** WHAT IS NEEDED **
Keep to one stretch of the data below, the lines from the one with "TritonCTS Buffers: run" up to and including the one with "Maximum clock skew", and return that stretch exactly.

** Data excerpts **
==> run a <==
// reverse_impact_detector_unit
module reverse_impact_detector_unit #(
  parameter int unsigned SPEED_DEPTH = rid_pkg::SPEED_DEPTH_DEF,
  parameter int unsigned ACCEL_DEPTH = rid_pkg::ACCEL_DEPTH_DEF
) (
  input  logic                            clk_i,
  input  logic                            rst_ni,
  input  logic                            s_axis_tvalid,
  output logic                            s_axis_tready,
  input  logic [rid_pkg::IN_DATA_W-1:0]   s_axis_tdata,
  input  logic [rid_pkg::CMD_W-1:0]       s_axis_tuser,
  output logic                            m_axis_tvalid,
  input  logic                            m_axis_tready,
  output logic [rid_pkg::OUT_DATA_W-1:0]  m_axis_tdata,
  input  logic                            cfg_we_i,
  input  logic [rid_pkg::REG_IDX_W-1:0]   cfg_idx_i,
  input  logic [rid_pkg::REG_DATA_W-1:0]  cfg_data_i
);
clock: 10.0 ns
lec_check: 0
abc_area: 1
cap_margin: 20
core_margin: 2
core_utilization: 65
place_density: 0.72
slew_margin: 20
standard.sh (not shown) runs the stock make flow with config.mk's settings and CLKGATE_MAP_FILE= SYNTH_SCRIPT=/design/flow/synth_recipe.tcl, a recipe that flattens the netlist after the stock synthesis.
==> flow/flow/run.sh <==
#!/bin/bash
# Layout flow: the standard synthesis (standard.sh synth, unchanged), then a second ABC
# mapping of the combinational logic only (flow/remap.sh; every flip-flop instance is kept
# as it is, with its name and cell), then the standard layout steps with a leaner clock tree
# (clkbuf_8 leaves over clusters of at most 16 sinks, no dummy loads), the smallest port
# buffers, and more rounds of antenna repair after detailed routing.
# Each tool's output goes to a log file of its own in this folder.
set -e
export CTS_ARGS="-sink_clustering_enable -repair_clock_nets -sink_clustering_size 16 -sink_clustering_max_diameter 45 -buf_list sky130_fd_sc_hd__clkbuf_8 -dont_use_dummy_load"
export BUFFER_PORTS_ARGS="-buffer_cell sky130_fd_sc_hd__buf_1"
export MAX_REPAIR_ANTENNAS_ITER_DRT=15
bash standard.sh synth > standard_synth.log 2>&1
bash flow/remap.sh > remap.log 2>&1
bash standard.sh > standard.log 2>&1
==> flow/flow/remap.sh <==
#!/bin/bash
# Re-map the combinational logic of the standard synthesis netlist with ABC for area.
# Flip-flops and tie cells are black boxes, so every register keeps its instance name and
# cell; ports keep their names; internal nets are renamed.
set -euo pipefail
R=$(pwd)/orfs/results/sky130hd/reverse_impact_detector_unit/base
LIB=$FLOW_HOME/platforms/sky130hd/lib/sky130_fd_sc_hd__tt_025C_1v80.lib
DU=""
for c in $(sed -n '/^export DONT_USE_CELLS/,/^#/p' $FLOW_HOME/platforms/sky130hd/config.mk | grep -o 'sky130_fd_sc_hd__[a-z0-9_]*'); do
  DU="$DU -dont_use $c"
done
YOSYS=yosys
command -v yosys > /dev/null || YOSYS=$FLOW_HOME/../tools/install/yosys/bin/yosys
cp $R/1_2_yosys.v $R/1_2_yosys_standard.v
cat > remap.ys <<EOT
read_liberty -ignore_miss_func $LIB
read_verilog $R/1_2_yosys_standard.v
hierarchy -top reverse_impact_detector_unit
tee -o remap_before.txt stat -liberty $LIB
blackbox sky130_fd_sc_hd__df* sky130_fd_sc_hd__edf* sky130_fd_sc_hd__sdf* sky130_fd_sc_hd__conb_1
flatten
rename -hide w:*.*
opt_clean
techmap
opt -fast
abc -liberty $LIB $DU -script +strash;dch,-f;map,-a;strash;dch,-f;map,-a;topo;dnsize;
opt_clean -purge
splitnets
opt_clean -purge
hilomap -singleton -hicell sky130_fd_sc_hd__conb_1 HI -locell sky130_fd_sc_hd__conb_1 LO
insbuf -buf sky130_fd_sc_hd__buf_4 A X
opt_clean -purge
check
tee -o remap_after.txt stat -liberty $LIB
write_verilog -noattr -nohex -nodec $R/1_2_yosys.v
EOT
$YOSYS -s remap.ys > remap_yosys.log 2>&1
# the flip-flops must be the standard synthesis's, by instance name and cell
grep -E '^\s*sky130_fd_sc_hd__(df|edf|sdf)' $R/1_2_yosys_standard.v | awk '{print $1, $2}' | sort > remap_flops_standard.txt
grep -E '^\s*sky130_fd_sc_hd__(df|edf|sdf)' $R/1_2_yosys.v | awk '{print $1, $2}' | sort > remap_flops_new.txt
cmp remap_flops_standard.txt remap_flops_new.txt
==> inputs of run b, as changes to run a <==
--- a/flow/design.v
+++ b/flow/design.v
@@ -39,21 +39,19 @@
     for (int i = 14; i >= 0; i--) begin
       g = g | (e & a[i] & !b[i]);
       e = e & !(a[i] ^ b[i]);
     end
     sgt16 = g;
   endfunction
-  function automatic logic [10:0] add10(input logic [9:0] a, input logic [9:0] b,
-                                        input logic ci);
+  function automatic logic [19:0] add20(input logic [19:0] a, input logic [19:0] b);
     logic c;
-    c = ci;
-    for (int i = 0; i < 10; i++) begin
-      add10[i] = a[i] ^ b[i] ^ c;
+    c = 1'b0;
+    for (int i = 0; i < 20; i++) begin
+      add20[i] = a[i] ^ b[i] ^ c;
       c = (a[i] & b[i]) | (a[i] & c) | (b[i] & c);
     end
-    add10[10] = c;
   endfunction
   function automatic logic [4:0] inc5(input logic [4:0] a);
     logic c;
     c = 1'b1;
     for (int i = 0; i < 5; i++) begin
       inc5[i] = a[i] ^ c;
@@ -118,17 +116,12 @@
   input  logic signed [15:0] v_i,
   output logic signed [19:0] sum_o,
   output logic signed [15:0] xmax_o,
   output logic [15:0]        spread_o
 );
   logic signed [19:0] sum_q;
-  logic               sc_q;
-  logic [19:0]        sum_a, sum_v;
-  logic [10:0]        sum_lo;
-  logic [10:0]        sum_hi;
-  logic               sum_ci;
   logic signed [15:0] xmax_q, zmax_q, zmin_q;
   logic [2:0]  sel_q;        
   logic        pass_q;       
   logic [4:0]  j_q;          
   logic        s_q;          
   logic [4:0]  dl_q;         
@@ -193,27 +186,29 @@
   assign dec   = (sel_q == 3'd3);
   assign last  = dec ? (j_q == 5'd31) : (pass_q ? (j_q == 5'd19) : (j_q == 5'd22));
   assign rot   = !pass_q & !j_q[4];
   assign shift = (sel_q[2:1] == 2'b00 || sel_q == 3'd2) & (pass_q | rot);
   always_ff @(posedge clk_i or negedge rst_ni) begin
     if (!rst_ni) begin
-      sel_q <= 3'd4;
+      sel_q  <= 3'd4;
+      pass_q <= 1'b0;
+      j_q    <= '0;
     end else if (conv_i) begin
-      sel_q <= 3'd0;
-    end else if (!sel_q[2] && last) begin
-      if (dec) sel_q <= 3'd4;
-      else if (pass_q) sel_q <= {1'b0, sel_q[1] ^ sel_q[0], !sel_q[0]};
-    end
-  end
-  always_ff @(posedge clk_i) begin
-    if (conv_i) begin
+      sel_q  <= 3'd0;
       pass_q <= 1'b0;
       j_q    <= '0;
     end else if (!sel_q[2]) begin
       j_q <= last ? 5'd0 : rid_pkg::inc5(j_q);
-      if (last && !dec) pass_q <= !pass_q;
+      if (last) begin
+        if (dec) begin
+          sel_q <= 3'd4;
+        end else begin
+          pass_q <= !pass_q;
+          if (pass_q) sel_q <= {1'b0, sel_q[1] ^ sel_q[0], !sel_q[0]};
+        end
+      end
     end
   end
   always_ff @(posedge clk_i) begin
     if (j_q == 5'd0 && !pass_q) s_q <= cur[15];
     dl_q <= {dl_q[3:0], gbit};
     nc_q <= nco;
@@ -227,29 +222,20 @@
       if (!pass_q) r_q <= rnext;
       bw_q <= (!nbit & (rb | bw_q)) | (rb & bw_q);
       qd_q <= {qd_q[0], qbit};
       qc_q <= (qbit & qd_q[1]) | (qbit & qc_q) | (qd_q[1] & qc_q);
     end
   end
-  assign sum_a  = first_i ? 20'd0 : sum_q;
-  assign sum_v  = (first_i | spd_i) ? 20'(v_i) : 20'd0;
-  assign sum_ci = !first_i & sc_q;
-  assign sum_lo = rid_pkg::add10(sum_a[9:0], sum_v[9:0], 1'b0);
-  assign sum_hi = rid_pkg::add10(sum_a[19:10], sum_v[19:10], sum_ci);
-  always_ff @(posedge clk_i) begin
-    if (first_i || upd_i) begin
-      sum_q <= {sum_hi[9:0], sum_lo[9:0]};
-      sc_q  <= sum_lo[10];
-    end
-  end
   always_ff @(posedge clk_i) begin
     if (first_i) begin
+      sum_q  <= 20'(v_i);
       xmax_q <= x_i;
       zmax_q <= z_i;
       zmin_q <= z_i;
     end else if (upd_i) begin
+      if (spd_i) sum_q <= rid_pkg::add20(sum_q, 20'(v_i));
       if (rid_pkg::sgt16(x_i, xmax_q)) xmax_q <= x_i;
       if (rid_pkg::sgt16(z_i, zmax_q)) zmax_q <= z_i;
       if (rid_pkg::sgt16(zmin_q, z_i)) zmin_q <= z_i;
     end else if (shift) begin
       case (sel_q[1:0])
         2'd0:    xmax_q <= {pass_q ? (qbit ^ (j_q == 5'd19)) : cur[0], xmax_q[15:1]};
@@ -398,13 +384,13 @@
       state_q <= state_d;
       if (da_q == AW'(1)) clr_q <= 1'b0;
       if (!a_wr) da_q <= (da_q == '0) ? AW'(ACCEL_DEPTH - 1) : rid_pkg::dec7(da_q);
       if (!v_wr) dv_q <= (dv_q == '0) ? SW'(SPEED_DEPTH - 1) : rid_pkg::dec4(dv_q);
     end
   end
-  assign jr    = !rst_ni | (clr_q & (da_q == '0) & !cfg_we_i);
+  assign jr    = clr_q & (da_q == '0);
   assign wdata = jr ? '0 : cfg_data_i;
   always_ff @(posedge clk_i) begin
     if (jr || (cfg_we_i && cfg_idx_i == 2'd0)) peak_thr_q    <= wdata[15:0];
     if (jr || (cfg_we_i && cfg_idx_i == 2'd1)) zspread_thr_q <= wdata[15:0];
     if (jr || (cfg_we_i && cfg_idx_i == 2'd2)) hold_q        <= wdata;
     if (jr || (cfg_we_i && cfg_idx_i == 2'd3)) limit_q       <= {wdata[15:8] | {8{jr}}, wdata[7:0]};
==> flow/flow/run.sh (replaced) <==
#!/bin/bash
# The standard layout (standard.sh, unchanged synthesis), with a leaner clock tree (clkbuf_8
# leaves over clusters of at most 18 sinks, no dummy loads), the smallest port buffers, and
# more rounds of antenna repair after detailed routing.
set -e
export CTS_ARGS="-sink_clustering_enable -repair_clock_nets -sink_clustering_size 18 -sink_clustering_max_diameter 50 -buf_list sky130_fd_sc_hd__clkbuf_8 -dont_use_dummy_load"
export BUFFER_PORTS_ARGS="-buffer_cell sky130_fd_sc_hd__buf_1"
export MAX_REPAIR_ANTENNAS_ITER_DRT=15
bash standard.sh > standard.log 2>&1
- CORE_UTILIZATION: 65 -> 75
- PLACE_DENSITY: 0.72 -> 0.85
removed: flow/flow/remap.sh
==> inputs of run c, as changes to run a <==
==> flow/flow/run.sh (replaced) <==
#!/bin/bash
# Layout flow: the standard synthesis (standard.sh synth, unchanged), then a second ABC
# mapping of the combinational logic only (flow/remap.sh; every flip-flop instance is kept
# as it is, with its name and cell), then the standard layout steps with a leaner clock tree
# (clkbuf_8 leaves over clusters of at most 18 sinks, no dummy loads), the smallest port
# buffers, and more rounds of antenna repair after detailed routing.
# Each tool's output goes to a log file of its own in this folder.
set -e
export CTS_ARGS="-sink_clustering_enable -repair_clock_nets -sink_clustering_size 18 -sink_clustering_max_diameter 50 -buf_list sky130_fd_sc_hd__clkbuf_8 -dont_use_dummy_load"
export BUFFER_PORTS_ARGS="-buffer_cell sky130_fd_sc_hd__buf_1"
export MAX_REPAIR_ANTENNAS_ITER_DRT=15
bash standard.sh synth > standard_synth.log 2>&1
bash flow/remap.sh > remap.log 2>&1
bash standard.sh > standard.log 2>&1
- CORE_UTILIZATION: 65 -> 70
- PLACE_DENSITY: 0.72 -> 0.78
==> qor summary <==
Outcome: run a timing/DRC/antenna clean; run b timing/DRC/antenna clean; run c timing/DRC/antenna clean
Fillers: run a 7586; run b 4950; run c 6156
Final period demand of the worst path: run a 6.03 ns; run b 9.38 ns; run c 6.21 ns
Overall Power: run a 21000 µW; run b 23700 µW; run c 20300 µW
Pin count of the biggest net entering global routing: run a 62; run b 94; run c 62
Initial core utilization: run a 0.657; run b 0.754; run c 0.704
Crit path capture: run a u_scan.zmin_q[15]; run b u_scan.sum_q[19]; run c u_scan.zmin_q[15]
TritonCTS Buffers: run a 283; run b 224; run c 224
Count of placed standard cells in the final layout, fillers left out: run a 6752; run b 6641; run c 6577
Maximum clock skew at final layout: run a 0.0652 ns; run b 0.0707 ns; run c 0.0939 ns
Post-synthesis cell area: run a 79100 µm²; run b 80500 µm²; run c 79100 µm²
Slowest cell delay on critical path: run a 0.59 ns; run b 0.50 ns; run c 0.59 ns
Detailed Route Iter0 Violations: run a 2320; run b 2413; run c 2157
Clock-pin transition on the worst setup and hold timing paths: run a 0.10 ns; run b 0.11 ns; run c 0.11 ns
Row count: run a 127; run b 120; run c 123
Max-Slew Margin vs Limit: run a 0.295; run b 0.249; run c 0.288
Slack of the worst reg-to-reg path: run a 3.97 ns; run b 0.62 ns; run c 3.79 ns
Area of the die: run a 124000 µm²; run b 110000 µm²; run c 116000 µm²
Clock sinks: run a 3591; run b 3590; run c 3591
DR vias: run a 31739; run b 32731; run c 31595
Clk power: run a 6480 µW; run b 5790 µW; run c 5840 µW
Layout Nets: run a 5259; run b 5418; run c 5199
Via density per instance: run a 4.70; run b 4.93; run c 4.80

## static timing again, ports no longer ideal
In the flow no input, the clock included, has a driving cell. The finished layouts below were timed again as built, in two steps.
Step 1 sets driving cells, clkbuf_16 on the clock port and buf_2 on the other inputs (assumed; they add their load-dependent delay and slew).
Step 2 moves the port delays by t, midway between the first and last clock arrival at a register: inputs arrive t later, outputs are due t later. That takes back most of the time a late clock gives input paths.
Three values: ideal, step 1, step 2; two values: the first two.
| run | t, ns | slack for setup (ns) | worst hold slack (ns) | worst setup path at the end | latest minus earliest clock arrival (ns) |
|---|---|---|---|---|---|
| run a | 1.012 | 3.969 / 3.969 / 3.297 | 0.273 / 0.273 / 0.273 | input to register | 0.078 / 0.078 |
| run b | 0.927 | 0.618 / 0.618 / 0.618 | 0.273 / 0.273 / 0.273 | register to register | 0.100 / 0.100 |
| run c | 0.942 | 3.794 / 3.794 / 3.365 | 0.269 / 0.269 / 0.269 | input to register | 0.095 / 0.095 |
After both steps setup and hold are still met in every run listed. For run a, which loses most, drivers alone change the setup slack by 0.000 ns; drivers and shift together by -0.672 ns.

** FINISHED TASK **
TritonCTS Buffers: run a 283; run b 224; run c 224
Count of placed standard cells in the final layout, fillers left out: run a 6752; run b 6641; run c 6577
Maximum clock skew at final layout: run a 0.0652 ns; run b 0.0707 ns; run c 0.0939 ns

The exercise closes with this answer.